[Saved entries]

## config.mk

```make
export PLATFORM = sky130hd
export DESIGN_NAME = hazard_scoreboard
export DESIGN_NICKNAME = d
export VERILOG_FILES = /design/src/rtl/hazard_pkg.sv /design/src/rtl/hazard_src_match.sv /design/src/rtl/hazard_scoreboard.sv
export SDC_FILE = /design/constraint.sdc
export NUM_CORES = 1
export LEC_CHECK = 0
export CORE_MARGIN = 5
export CORE_UTILIZATION = 28
export DETAILED_ROUTE_END_ITERATION = 10
export MAX_ROUTING_LAYER = met4
export SYNTH_ARGS = -nofsm -noshare
export SYNTH_HDL_FRONTEND = slang
export SYNTH_HIERARCHICAL = 1
export SYNTH_SLANG_ARGS = --single-unit
```

## constraint.sdc

```tcl
create_clock -name clk -period 2.4 [get_ports clk]
set_clock_uncertainty 0.1 [all_clocks]
set_input_delay 0.24 -clock clk [delete_from_list [all_inputs] [get_ports clk]]
set_output_delay 0.24 -clock clk [all_outputs]
set_load 0.02 [all_outputs]
```
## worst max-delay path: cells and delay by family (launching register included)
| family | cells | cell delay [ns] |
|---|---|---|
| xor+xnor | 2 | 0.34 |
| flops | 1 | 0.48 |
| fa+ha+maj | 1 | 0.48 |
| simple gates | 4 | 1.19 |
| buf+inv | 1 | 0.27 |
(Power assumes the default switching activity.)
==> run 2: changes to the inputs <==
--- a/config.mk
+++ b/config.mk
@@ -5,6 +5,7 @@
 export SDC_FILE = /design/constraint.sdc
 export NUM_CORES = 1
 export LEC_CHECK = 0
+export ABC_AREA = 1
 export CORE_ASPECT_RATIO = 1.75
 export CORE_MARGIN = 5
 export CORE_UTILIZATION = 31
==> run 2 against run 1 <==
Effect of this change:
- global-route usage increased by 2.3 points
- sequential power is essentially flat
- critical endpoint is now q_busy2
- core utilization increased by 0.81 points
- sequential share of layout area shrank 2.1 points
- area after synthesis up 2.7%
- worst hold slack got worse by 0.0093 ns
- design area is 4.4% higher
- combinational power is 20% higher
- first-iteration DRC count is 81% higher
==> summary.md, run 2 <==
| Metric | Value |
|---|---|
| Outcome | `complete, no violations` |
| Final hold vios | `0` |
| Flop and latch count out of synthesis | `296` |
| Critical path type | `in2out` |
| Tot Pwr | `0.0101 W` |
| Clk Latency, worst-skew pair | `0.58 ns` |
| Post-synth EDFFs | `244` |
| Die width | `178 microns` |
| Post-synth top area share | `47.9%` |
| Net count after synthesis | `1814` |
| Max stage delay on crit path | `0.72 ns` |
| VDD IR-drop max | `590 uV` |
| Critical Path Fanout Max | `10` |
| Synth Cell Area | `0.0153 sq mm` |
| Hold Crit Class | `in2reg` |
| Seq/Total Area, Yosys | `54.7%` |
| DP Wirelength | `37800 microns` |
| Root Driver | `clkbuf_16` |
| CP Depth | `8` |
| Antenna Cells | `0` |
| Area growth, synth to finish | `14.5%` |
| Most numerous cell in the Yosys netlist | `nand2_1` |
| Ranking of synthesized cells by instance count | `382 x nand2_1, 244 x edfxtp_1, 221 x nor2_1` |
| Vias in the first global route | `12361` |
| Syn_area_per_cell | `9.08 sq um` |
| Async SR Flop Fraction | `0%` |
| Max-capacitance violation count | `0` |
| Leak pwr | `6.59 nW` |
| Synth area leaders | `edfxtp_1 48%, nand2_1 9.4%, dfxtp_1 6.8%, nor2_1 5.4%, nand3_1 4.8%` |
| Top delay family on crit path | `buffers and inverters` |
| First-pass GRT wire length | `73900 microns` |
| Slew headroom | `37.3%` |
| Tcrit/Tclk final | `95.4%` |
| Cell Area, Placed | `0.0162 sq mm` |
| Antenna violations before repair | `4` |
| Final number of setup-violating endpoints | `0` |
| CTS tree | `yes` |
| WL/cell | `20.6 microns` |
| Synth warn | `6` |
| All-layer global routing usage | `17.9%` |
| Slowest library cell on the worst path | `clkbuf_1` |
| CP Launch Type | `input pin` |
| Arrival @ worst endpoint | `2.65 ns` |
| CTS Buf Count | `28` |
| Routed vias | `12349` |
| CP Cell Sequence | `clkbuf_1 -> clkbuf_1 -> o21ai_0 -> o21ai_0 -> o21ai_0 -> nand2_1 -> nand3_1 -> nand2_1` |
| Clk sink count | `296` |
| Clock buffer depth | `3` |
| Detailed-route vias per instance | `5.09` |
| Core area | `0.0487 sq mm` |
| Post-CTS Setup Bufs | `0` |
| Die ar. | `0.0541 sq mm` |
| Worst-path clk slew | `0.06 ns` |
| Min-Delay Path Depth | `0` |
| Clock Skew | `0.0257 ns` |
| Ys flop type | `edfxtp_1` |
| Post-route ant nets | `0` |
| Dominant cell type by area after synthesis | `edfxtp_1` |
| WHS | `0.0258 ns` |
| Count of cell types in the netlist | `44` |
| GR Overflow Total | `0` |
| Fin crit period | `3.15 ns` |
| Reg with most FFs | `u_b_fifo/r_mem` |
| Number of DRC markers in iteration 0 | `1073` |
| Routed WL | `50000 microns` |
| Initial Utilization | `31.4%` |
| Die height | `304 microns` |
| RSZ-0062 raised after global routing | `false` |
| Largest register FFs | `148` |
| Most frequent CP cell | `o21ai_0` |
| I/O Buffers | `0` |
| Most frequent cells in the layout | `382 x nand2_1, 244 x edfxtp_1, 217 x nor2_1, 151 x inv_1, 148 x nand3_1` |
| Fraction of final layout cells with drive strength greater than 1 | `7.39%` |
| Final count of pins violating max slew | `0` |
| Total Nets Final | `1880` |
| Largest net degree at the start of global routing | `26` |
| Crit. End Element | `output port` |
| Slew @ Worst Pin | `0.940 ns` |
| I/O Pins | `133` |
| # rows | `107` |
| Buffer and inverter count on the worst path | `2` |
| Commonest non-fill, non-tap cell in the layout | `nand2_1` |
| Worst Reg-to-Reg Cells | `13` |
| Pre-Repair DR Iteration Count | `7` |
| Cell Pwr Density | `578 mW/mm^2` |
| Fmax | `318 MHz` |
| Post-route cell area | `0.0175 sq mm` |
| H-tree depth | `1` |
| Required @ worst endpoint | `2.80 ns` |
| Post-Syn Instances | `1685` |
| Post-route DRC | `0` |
==> src/rtl/rv32_multicycle_controller_if.sv <==
// rv32_multicycle_controller_if: instruction-memory fetch handshake.
//   req   - fetch request, held by the controller until ack
//   ack   - fetch data valid this cycle
//   rdata - 32-bit instruction word
interface rv32_multicycle_controller_if;
  logic        req;
  logic        ack;
  logic [31:0] rdata;
  modport master (output req, input ack, rdata);
  modport slave  (input req, output ack, rdata);
endinterface

==> src/rtl/rv32_multicycle_controller.sv <==
// rv32_multicycle_controller: multi-cycle FETCH/DECODE/EXECUTE/WRITEBACK sequencer for RV32I ALU ops.
//   clk, rst_n      - clock (rising edge), asynchronous active-low reset
//   i_run           - level enable for instruction issue
//   imem            - fetch handshake (master side)
//   o_rs1/o_rs2/o_rd/o_imm - register and immediate fields of the IR
//   o_alu_op, o_use_imm    - ALU control (valid in DECODE, EXECUTE, WRITEBACK)
//   o_reg_write, o_pc_write - single-cycle WRITEBACK strobes
//   o_state, o_halted, o_illegal, o_fault, o_retired - status
module rv32_multicycle_controller #(
  parameter int FETCH_TIMEOUT = 15,
  parameter bit HALT_ON_ZERO  = 1'b1
) (
  input  logic                                clk,
  input  logic                                rst_n,
  input  logic                                i_run,
  rv32_multicycle_controller_if.master        imem,
  output logic [4:0]                          o_rs1,
  output logic [4:0]                          o_rs2,
  output logic [4:0]                          o_rd,
  output logic [11:0]                         o_imm,
  output logic [2:0]                          o_alu_op,
  output logic                                o_use_imm,
  output logic                                o_reg_write,
  output logic                                o_pc_write,
  output logic [2:0]                          o_state,
  output logic                                o_halted,
  output logic                                o_illegal,
  output logic                                o_fault,
  output logic [31:0]                         o_retired
);
  typedef enum logic [2:0] {S_IDLE, S_FETCH, S_DECODE, S_EXECUTE, S_WRITEBACK, S_HALT} state_t;
  typedef enum logic [2:0] {ALU_ADD, ALU_SUB, ALU_AND, ALU_OR, ALU_XOR, ALU_SLL, ALU_SRL, ALU_SLT} alu_op_t;
  state_t      r_state, w_next;
  alu_op_t     w_dec_op;
  logic [31:0] r_ir, r_wait, r_retired;
  logic        r_illegal, r_fault;
  logic        w_set_ill, w_set_fault, w_timeout, w_active;
  logic        w_r, w_i, w_f3_ok, w_legal;
  logic [2:0]  w_f3;
  logic [6:0]  w_f7;
  assign w_f3    = r_ir[14:12];
  assign w_f7    = r_ir[31:25];
  assign w_r     = r_ir[6:0] == 7'b0110011;
  assign w_i     = r_ir[6:0] == 7'b0010011;
  assign w_f3_ok = w_f3 != 3'b011;
  // funct3 x01 are the shifts: their upper bits must be zero, which rules out SRA/SRAI
  assign w_legal = (w_r && w_f3_ok && (w_f7 == 7'b0 || (w_f7 == 7'b0100000 && w_f3 == 3'b000))) ||
                   (w_i && w_f3_ok && (w_f3[1:0] != 2'b01 || w_f7 == 7'b0));
  // r_wait counts completed FETCH cycles without ack, so the T-th such cycle times out
  assign w_timeout = (FETCH_TIMEOUT != 0) && (r_wait == 32'(FETCH_TIMEOUT - 1));
  assign w_active  = r_state == S_DECODE || r_state == S_EXECUTE || r_state == S_WRITEBACK;
  always_comb begin
    w_dec_op = ALU_ADD;
    case (w_f3)
      3'b000:  w_dec_op = (w_r && w_f7[5]) ? ALU_SUB : ALU_ADD;
      3'b111:  w_dec_op = ALU_AND;
      3'b110:  w_dec_op = ALU_OR;
      3'b100:  w_dec_op = ALU_XOR;
      3'b001:  w_dec_op = ALU_SLL;
      3'b101:  w_dec_op = ALU_SRL;
      3'b010:  w_dec_op = ALU_SLT;
      default: w_dec_op = ALU_ADD;
    endcase
  end
  always_comb begin
    w_next      = r_state;
    w_set_ill   = 1'b0;
    w_set_fault = 1'b0;
    case (r_state)
      S_IDLE:      w_next = i_run ? S_FETCH : S_IDLE;
      S_FETCH: begin
        if (imem.ack) w_next = S_DECODE;
        else if (w_timeout) begin
          w_next      = S_HALT;
          w_set_fault = 1'b1;
        end
      end
      S_DECODE: begin
        if (HALT_ON_ZERO && r_ir == 32'b0) w_next = S_HALT;
        else if (!w_legal) begin
          w_next    = S_HALT;
          w_set_ill = 1'b1;
        end else w_next = S_EXECUTE;
      end
      S_EXECUTE:   w_next = S_WRITEBACK;
      S_WRITEBACK: w_next = i_run ? S_FETCH : S_IDLE;
      default:     w_next = S_HALT;
    endcase
  end
  always_ff @(posedge clk or negedge rst_n) begin
    if (!rst_n) begin
      r_state   <= S_IDLE;
      r_ir      <= '0;
      r_wait    <= '0;
      r_retired <= '0;
      r_illegal <= 1'b0;
      r_fault   <= 1'b0;
    end else begin
      r_state   <= w_next;
      r_ir      <= (r_state == S_FETCH && imem.ack) ? imem.rdata : r_ir;
      r_wait    <= (r_state == S_FETCH && !imem.ack) ? r_wait + 32'd1 : 32'd0;
      r_retired <= (r_state == S_WRITEBACK) ? r_retired + 32'd1 : r_retired;
      r_illegal <= r_illegal | w_set_ill;
      r_fault   <= r_fault | w_set_fault;
    end
  end
  assign imem.req    = r_state == S_FETCH;
  assign o_rs1       = r_ir[19:15];
  assign o_rs2       = r_ir[24:20];
  assign o_rd        = r_ir[11:7];
  assign o_imm       = r_ir[31:20];
  assign o_alu_op    = w_active ? w_dec_op : ALU_ADD;
  assign o_use_imm   = w_active && w_i;
  assign o_pc_write  = r_state == S_WRITEBACK;
  assign o_reg_write = r_state == S_WRITEBACK && r_ir[11:7] != 5'd0;
  assign o_state     = r_state;
  assign o_halted    = r_state == S_HALT;
  assign o_illegal   = r_illegal;
  assign o_fault     = r_fault;
  assign o_retired   = r_retired;
endmodule

==> src/flat_wrapper.sv <==
// flat-port wrapper written by rule: the top's interface ports become plain ports
module rv32_multicycle_controller_flat 
#(
  parameter int FETCH_TIMEOUT = 15,
  parameter bit HALT_ON_ZERO  = 1'b1
)
  (clk, rst_n, i_run, o_rs1, o_rs2, o_rd, o_imm, o_alu_op, o_use_imm, o_reg_write, o_pc_write, o_state, o_halted, o_illegal, o_fault, o_retired, imem_req, imem_ack, imem_rdata);
  rv32_multicycle_controller_if imem_i ();
  input  logic clk;
  input  logic rst_n;
  input  logic i_run;
  output logic [4:0] o_rs1;
  output logic [4:0] o_rs2;
  output logic [4:0] o_rd;
  output logic [11:0] o_imm;
  output logic [2:0] o_alu_op;
  output logic o_use_imm;
  output logic o_reg_write;
  output logic o_pc_write;
  output logic [2:0] o_state;
  output logic o_halted;
  output logic o_illegal;
  output logic o_fault;
  output logic [31:0] o_retired;
  output wire logic [$bits(imem_i.req)-1:0] imem_req;
  input wire logic [$bits(imem_i.ack)-1:0] imem_ack;
  input wire logic [$bits(imem_i.rdata)-1:0] imem_rdata;
  assign imem_req = imem_i.req;
  assign imem_i.ack = imem_ack;
  assign imem_i.rdata = imem_rdata;
  rv32_multicycle_controller #(.FETCH_TIMEOUT(FETCH_TIMEOUT), .HALT_ON_ZERO(HALT_ON_ZERO)) u_core (.clk(clk), .rst_n(rst_n), .i_run(i_run), .imem(imem_i), .o_rs1(o_rs1), .o_rs2(o_rs2), .o_rd(o_rd), .o_imm(o_imm), .o_alu_op(o_alu_op), .o_use_imm(o_use_imm), .o_reg_write(o_reg_write), .o_pc_write(o_pc_write), .o_state(o_state), .o_halted(o_halted), .o_illegal(o_illegal), .o_fault(o_fault), .o_retired(o_retired));
endmodule
==> config.mk <==
export PLATFORM = sky130hd
export DESIGN_NAME = rv32_multicycle_controller_flat
export DESIGN_NICKNAME = d
export VERILOG_FILES = /design/src/rtl/rv32_multicycle_controller_if.sv /design/src/rtl/rv32_multicycle_controller.sv /design/src/flat_wrapper.sv
export SDC_FILE = /design/constraint.sdc
export NUM_CORES = 1
export LEC_CHECK = 0
export ABC_AREA = 1
export BUFFER_PORTS_ARGS = -buffer_cell sky130_fd_sc_hd__clkbuf_2
export CAP_MARGIN = 40
export CORE_ASPECT_RATIO = 1.4
export CORE_MARGIN = 2
export CORE_UTILIZATION = 40
export DETAILED_ROUTE_END_ITERATION = 6
export PLACE_DENSITY_LB_ADDON = 0.08
export RECOVER_POWER = 100
export SETUP_SLACK_MARGIN = 0.1
export SYNTH_ARGS = -nofsm -noshare
export SYNTH_HDL_FRONTEND = slang
export SYNTH_SLANG_ARGS = --single-unit
export TNS_END_PERCENT = 5
==> constraint.sdc <==
create_clock -name clk -period 1.8 [get_ports clk]
set_input_delay 0.09 -clock clk [delete_from_list [all_inputs] [get_ports clk]]
set_output_delay 0.09 -clock clk [all_outputs]
set_load 0.01 [all_outputs]
# [Yosys cells after proc, flatten, opt, wreduce, memory -nomap -nowiden]
# Cells that the tools add are included.
[totals] register_bits=101 out_inout_bits=72 word_cells=66
[classes] addsub=2 n_eq_ne=18 n_mux=16 bitwise_logic=2 reduce_logical=22
[ops] operator="$add 32x1->32 const B" n=2
[ops] operator="$eq 32x4->1 const B" n=1
[ops] operator="$logic_not 32->1" n=1
[ops] operator="$mux 32" n=1
[ops] operator="$pmux 3 s7" n=1
[ops] operator="$eq 3x3->1 const B" n=6
[ops] operator="$mux 3" n=5
[ops] operator="$eq 7x6->1 const B" n=2
[ops] operator="$pmux 3 s4" n=1
[ops] operator="$logic_and 1x1->1" n=10
[ops] operator="$eq 3x2->1 const B" n=3
[ops] operator="$mux 1" n=8
[ops] operator="$eq 7x5->1 const B" n=1
[ops] operator="$logic_not 7->1" n=1
[ops] operator="$eq 3x1->1 const B" n=2
[ops] operator="$logic_not 3->1" n=2
[ops] operator="$logic_or 1x1->1" n=5
[ops] operator="$reduce_bool 5->1" n=1
[ops] operator="$ne 3x1->1 const B" n=1
[ops] operator="$ne 3x2->1 const B" n=1
[ops] operator="$ne 2x1->1 const B" n=1
[ops] operator="$or 1x1->1" n=2
[ops] operator="$reduce_or 2->1" n=1
[ops] operator="$logic_not 1->1" n=1

# [Logic depth before layout (Yosys ltp)]
[logic_depth] depth_word=9 mapped_depth=9 depth_no_buf=9

# [Worst setup path after synthesis]
# Ideal clock, no wire load.
[synth_path] kind="register -> register" startpoint="reg u_core.r_state[2], in the netlist u_core.o_state[2]" endpoint="reg u_core.r_ir[0]" setup_time_ns=0.128 arrival_time_ns=1.399 required_ns=1.672 setup_slack_ns=0.273 stages_incl_launch_ff=5 path_buffers=1 synth_period_minus_slack_ns=1.527 path_cell_list="dfrtp_1 -> nor3_4 -> nand2_1 -> buf_2 -> mux2_1"
[synth_via] elab_chain_cells=2
[synth_lines] item="from (decl)" line="rv32_multicycle_controller.sv:33" text="state_t r_state, w_next;"
[synth_lines] item="from (signal assigned)" line="rv32_multicycle_controller.sv:99" text="r_state <= w_next;"
[synth_lines] item="$eq 3x1->1"
[synth_lines] item="named net imem_req" line="flat_wrapper.sv:25" text="output wire logic [$bits(imem_i.req)-1:0] imem_req;"
[synth_lines] item="$logic_and 1x1->1" line="rv32_multicycle_controller.sv:100" text="r_ir <= (r_state == S_FETCH && imem.ack) ? imem.rdata : r_ir;"
[synth_lines] item="to (signal assigned)" line="rv32_multicycle_controller.sv:100"
[synth_lines] item="to (decl)" line="rv32_multicycle_controller.sv:35" text="logic [31:0] r_ir, r_wait, r_retired;"
# The timed path passes the listed nets, and every way through them passes these cells.
# A chain may end at the register's enable or synchronous reset.

# [Worst setup path after layout]
[layout_path] startpoint="reg u_core.r_state[0], in the netlist u_core.o_state[0]" endpoint="out o_pc_write"
[layout_via] elab_chain_cells=1
[layout_lines] item="$eq 3x3->1" line="rv32_multicycle_controller.sv:114" text="assign o_pc_write = r_state == S_WRITEBACK;"
[layout_lines] item="to (decl)" line="flat_wrapper.sv:19" text="output logic o_pc_write;"
# No other way between the ends.

==> impl_results.md <==
- DRT Pass-1 Iters: 5
- Dpl ws: 96.5 ps
- Root buffer cell: clkbuf_16
- Met1 usage: 22.7%
- Fillcell total: ~1,500
- Die X: 106 um
- Most frequent cells in the layout: 239 x nand2_1, 159 x nor2_1, 100 x dfrtp_1
- H-tree levels: 3
- Hold Crit Depth: 3
- Post-route clock period utilization: a little over nine tenths
- Synth top area share: between 40% and 50%
- Internal: roughly 3300 uW
- Synth Cell Area: just under 0.006 mm2
- Max FO, Critical Path: 12
- Via density per instance: 4.86
- Placer Congestion: roughly 0.91
- TritonCTS clock tree: yes
- M3 GR Usage: under 10%
- Clock share of power: between 40% and 50%
- Post-DR wirelength/cell: between 10 and 15 um
- Post-synth EDFFs: 0
- I/O Pins: about 110
- IO Port Bufs: 107
- # setup viols final: 0
- Net Sw Power: between 900 and 1000 uW
- Layout cells sized above 1: slightly above 9%
- Vias: approximately 5,400
- Worst r2r src: u_core.o_state[1]
- GRT Max-Usage Layer: met2
- Reg power frac: a little over half
- Row cnt: 52
- Hold WC Path Type: in -> reg
- Logic pwr share: 3.4%
- Register area share after synthesis: a little over two fifths
- Syn Nets: roughly 800
- Fmax: 0.590 GHz
- Critical path type: reg -> out
- Critical path arrival: roughly 1600 ps
- Worst-margin pin slew: 872 ps
- Full die area: around 0.015 mm2
- Worst Skew: 7.64 ps
- Yosys reg bits: about 100
- GR Layer Usage met2: 38.2%
- Flop-to-flop setup slack: roughly 120 ps
- PwrDens: a little over 600 mW/mm2
- Hold path endpoint: u_core.r_ir[12]
- Tmin final: ~1700 ps
- Total clock sinks: ~100
- Required time of the critical path: ~1700 ps
- Post-Route WL: ~16,000 um
- Clock Latency Late Sink: roughly 340 ps
- RSZ-0062 raised after global routing: yes
- Synth Instances: roughly 780
- Static Leak: 0.00320 uW
- Vias in the first global route: ~5,400
- Final Max Slew Viols: 0
- Clk slew on worst S/H paths: about 70 ps
- Primary FF master, synth: dfrtp_1
- Worst reg2reg path depth: 5
- Switch share: roughly 22%
- Slew HR: 41.9%
- R2r endpoint: u_core.r_ir[22]
- Worst hold slack: around 38 ps
- Height of the die: approximately 150 um
- Status: finished clean
- Yosys warnings: 0
- Max-Cap Viols: 0
- DR iter-0 viols: about 180
- Cell taking the most area after synthesis: dfrtp_1
- Grt ovf: 0
- Max IR drop VDD: around 0.37 mV
- Ant. Diodes: 0
- Setup ws final: roughly 110 ps
- CP Capture Type: output pin
- Post-Syn Area per Cell: 7.40 um2
- Total Routing Usage GR: around a fifth
- Post-route DRC: 0
- Detail Route Antenna Nets: 0
- Largest net degree at the start of global routing: between 50 and 60
- DPL Wire Length: ~12,000 um
- Hold Fails Final Rpt: 0
- Commonest non-fill, non-tap cell in the layout: nand2_1
- FFs w/ async S/R, synth: 100%
- Top post-synthesis cells by area: dfrtp_1 44%, nand2_1 16%, nor2_1 10%, mux2_1 4.9%, inv_1 4.5%
- Post-synth cell types: 30
- Bufs on Longest Clock Path: 2
- Antenna violations before repair: 0
- Layout net count: 953
- Num CTS Buffers: 9
- Initial Utilization: 40.4%
- Hold path start: imem_rdata[12]
- CORE AREA: between 0.01 and 0.015 mm2
- Startpoint types: register
- First-pass GRT wire length: roughly 26,000 um
- Setup TNS: 0 ps
- Layout Area Growth over Synthesis: 20.3%
critical path, stage by stage, from the launching register on:
cell and delay, ps:
dfrtp_1 420, inv_4 120, nand2_2 90, nor2_4 140
buf_4 130, buf_4 180, clkbuf_1 170
repair_timing:
item,4_1_cts,5_1_grt
pin swaps,1,0
setup endpoints to repair,9,38
hold endpoints to repair,60,1
gates resized for setup,7,5
hold buffers,32,1
buffers inserted,4,0
kinds of logic after synthesis:
logic type	synth area share (%)
AOI/OAI and AO/OA	3.31
xor gates and xnor gates	3.33
adders and majority gates	0.649
buffers and inverters	8.74
DFF	43.7
muxes	4.87
and+or+nand+nor	35.4
layout make-up:
class | count | area, um2 | area share, %
Inverter | 70 | 265 | 3.81
Sequential cell | 101 | 2530 | 36.3
Clock buffer | 9 | 225 | 3.24
Timing Repair Buffer | 157 | 883 | 12.7
Tap cell | 189 | 236 | 3.40
Multi-Input combinational cell | 575 | 2770 | 39.8
Clock inverter | 6 | 47.5 | 0.683
per-stage QoR:
stage	power (uW)	utilization, %	instance area, um2	instances
2_1_floorplan	2310	-	5790	782
3_3_place_gp	2410	44.9	6430	1055
3_5_place_dp	2410	44.9	6430	1055
4_1_cts	4320	49.4	7070	1106
5_1_grt	4430	48.6	6960	1107
6_report	4240	48.6	6960	1107
state kept, by name (all words and copies together) (netlist names):
name and flops:
u_core.r_wait 32, u_core.o_fault 1, u_core.o_state 3, u_core.o_retired 32, u_core.r_ir 32, u_core.o_illegal 1
worst max path at each step:
stage	from	to	depth (start not counted)
final	u_core.o_state[0]	o_pc_write	6
after global routing	u_core.r_ir[12]	o_alu_op[0]	7
after CTS	u_core.o_state[0]	o_pc_write	6
after detailed placement	u_core.o_state[0]	u_core.o_retired[18]	8
after global placement	u_core.r_wait[0]	u_core.r_wait[12]	7
after floorplan	u_core.o_state[2]	u_core.r_ir[0]	4
per-layer routing:
layer | vias to the layer above | share of wire [%]
met5 | - | 0
met3 | 40 | 3.0
met4 | 0 | 4.5
met1 | 2531 | 40
li1 | 2697 | -
met2 | 112 | 52
cells in the mapped netlist, types with 2 or more instances:
| library cell | count |
|---|---|
| nor2_1 | 160 |
| ha_1 | 3 |
| clkbuf_1 | 4 |
| dfrtp_1 | 101 |
| nand3_1 | 35 |
| nand4_1 | 7 |
| o21ai_0 | 9 |
| buf_4 | 27 |
| nor2_4 | 3 |
| buf_2 | 5 |
| nor2_2 | 3 |
| a21oi_1 | 24 |
| xor2_1 | 14 |
| nand2_1 | 240 |
| inv_1 | 69 |
| nand3b_1 | 12 |
| mux2_1 | 25 |
| nand2_2 | 2 |
| xnor2_1 | 8 |
| nor3_1 | 21 |
power by group through the flow:
stage          combinational [uW]  clock, uW  sequential (uW)
5_1_grt                       165       2000             2270
2_1_floorplan                2.02          0             2310
6_report                      145       1830             2270
3_3_place_gp                 97.2          0             2310
4_1_cts                       155       1900             2270
3_5_place_dp                 99.2          0             2310
(Power assumes the default switching activity.)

> **Work instruction**: Count the lines of the records that include the word "microns", please, and report the number alone.

> **Solution for this exercise**: 6